[TRY IT]:
Restate word for word the lines in the listing below, starting at the line containing "max: por_n / u_lock.lock_o / 70 / 4" and ending at the line containing "class / count / area [um2]", both included; leave out the rest.

[SOURCE DATA]:

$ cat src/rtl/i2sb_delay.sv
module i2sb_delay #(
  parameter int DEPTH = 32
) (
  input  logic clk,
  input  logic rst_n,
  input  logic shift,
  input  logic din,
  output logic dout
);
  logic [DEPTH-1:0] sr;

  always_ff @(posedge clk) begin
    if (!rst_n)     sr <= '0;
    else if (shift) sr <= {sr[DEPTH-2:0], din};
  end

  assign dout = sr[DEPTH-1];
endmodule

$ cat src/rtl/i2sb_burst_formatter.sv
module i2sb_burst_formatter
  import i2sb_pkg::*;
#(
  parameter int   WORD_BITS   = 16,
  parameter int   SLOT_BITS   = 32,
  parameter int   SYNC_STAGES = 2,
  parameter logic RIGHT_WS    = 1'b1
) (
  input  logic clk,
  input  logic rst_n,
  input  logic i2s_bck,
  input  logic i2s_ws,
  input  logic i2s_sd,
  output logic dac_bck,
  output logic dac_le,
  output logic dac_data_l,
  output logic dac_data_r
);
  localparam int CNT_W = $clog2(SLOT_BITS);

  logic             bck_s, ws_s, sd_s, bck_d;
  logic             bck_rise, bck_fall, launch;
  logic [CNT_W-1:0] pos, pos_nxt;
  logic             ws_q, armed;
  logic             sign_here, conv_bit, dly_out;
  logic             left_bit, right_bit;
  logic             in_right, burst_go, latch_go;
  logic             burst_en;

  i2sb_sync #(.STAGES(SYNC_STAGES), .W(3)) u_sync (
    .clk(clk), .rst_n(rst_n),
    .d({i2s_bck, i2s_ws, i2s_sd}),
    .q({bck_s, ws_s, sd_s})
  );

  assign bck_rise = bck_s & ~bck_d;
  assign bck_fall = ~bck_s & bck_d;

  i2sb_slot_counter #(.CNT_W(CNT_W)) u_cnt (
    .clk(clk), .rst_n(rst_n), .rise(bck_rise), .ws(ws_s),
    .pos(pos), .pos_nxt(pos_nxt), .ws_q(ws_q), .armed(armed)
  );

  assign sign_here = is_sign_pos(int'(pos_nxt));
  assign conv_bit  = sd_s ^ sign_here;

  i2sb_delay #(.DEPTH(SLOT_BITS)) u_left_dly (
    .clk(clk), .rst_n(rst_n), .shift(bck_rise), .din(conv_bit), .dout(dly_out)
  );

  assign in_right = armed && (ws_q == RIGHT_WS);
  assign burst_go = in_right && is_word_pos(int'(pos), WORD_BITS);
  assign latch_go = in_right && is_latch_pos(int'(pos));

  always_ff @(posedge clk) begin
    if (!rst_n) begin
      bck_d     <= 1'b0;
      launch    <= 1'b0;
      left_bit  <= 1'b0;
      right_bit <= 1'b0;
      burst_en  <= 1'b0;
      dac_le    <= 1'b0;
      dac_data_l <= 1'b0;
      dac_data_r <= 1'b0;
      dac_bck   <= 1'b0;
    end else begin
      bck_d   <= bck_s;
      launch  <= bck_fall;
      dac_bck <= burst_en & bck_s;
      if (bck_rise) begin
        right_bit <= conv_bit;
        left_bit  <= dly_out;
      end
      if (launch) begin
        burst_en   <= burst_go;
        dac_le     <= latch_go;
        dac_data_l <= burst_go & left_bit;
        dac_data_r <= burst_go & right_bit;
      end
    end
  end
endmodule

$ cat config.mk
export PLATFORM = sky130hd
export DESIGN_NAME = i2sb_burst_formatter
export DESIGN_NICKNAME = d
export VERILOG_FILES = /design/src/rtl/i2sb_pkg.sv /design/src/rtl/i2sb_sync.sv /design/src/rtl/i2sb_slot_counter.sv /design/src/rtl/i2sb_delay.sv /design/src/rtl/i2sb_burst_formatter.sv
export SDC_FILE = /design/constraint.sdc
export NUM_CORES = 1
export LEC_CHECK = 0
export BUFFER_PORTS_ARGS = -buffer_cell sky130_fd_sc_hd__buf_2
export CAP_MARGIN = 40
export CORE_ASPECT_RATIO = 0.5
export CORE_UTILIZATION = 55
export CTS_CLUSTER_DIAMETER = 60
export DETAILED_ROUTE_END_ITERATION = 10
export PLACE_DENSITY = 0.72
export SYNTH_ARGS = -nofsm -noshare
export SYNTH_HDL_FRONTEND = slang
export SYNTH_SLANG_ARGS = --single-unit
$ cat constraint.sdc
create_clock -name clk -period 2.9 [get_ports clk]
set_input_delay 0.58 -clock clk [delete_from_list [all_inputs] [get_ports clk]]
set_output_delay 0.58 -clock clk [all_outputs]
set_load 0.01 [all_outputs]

==

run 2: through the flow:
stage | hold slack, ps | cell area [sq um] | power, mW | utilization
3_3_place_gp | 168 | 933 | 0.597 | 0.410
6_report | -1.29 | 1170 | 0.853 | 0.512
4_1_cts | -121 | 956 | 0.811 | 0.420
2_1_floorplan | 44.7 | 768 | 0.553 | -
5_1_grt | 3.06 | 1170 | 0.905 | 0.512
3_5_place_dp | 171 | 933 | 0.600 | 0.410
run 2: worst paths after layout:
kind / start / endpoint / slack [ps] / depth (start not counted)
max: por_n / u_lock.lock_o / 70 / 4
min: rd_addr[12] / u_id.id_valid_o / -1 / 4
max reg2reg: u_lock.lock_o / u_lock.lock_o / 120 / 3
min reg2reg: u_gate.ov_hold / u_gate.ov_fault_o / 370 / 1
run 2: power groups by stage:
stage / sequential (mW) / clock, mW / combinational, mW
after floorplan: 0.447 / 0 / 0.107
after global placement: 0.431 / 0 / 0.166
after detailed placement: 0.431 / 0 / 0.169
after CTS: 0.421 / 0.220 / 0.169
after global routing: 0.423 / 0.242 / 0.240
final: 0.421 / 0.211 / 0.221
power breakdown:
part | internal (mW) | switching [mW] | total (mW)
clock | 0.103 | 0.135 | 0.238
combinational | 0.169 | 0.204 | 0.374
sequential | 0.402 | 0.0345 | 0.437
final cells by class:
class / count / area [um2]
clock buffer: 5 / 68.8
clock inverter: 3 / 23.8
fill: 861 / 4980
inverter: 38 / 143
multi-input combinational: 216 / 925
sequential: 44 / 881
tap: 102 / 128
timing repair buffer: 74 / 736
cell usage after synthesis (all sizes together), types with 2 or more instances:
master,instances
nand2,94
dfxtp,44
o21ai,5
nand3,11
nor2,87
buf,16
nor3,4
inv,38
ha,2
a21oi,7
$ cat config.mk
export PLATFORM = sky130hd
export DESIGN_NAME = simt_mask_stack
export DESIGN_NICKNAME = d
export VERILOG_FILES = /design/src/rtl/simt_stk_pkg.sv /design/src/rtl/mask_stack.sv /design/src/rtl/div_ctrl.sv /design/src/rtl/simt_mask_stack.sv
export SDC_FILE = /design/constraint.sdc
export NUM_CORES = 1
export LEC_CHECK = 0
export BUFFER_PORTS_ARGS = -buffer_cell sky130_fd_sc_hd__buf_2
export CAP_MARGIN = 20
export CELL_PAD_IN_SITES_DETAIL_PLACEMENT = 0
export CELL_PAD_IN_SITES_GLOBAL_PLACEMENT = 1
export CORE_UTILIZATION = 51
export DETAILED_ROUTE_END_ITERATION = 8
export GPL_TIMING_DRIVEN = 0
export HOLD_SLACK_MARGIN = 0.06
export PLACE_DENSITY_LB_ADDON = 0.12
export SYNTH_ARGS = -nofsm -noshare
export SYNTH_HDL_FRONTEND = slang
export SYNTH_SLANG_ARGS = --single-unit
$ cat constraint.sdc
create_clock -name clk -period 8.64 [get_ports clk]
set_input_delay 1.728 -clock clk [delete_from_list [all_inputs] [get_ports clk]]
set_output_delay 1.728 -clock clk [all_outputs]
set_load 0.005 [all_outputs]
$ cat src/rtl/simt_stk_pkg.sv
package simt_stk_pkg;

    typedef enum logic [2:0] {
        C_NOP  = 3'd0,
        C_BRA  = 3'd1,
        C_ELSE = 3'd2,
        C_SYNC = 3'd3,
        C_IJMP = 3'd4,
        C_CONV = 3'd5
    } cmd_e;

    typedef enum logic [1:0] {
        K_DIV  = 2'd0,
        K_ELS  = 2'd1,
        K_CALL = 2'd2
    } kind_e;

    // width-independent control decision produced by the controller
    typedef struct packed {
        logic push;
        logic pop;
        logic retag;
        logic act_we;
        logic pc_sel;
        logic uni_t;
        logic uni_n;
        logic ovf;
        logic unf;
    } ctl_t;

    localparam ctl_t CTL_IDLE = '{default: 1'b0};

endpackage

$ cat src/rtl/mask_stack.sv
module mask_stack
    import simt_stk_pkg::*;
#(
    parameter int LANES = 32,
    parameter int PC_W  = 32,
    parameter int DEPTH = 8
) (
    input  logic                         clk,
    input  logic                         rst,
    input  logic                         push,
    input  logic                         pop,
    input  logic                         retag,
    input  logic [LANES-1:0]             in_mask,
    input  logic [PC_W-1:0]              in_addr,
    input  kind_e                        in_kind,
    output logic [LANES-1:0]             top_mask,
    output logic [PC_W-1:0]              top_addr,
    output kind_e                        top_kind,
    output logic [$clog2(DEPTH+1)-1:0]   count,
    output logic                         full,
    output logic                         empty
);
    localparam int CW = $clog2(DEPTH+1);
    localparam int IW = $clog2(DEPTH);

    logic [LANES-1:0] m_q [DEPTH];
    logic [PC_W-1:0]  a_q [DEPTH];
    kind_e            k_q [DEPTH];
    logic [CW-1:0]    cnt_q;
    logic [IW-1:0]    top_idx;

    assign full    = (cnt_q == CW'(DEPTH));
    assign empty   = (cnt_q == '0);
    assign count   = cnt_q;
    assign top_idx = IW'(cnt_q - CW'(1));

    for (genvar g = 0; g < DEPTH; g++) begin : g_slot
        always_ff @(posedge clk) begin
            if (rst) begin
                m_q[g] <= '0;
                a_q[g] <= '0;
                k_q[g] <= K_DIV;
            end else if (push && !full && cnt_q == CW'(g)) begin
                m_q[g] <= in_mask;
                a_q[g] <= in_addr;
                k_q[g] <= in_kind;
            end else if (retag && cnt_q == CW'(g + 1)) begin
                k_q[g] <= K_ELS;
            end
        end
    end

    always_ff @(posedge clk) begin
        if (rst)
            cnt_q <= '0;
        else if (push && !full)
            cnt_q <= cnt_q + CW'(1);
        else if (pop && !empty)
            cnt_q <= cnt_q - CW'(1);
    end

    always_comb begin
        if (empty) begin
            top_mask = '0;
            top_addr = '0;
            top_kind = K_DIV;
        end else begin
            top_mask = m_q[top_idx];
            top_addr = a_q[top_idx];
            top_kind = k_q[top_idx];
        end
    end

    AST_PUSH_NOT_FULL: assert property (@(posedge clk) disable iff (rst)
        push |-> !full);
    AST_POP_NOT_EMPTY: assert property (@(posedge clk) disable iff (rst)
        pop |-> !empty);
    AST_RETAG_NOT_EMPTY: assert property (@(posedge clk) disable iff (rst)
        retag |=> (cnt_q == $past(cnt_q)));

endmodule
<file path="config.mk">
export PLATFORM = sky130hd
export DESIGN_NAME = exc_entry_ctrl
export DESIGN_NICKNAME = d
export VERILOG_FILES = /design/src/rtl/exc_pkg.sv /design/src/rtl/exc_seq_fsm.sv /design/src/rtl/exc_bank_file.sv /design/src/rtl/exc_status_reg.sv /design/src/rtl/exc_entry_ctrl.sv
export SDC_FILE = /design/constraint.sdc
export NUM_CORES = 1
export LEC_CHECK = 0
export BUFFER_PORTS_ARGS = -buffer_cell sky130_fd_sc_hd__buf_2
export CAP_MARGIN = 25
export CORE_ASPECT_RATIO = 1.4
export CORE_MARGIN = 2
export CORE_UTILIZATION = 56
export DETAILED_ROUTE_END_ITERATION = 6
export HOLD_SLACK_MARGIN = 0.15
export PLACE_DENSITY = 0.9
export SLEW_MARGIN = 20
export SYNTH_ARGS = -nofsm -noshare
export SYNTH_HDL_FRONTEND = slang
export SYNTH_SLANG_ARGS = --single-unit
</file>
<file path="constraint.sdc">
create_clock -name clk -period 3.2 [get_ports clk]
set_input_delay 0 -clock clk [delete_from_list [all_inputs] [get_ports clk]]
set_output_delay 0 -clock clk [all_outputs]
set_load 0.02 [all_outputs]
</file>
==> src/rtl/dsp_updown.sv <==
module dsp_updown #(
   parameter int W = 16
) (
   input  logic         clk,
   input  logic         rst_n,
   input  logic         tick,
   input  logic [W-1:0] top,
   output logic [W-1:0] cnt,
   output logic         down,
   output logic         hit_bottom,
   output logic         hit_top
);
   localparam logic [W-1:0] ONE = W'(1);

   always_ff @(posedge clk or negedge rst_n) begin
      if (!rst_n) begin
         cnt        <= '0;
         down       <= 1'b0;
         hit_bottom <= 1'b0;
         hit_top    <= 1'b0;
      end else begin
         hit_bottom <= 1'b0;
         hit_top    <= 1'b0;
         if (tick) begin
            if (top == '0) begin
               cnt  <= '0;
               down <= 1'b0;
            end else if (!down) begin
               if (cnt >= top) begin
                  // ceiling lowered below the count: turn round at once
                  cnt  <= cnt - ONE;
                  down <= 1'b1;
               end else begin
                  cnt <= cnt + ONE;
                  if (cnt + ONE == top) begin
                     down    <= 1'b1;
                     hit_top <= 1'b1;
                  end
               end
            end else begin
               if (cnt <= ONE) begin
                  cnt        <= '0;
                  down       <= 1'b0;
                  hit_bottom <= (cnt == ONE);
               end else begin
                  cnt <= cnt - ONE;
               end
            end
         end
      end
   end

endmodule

[WORKED SOLUTION]:
max: por_n / u_lock.lock_o / 70 / 4
min: rd_addr[12] / u_id.id_valid_o / -1 / 4
max reg2reg: u_lock.lock_o / u_lock.lock_o / 120 / 3
min reg2reg: u_gate.ov_hold / u_gate.ov_fault_o / 370 / 1
run 2: power groups by stage:
stage / sequential (mW) / clock, mW / combinational, mW
after floorplan: 0.447 / 0 / 0.107
after global placement: 0.431 / 0 / 0.166
after detailed placement: 0.431 / 0 / 0.169
after CTS: 0.421 / 0.220 / 0.169
after global routing: 0.423 / 0.242 / 0.240
final: 0.421 / 0.211 / 0.221
power breakdown:
part | internal (mW) | switching [mW] | total (mW)
clock | 0.103 | 0.135 | 0.238
combinational | 0.169 | 0.204 | 0.374
sequential | 0.402 | 0.0345 | 0.437
final cells by class:
class / count / area [um2]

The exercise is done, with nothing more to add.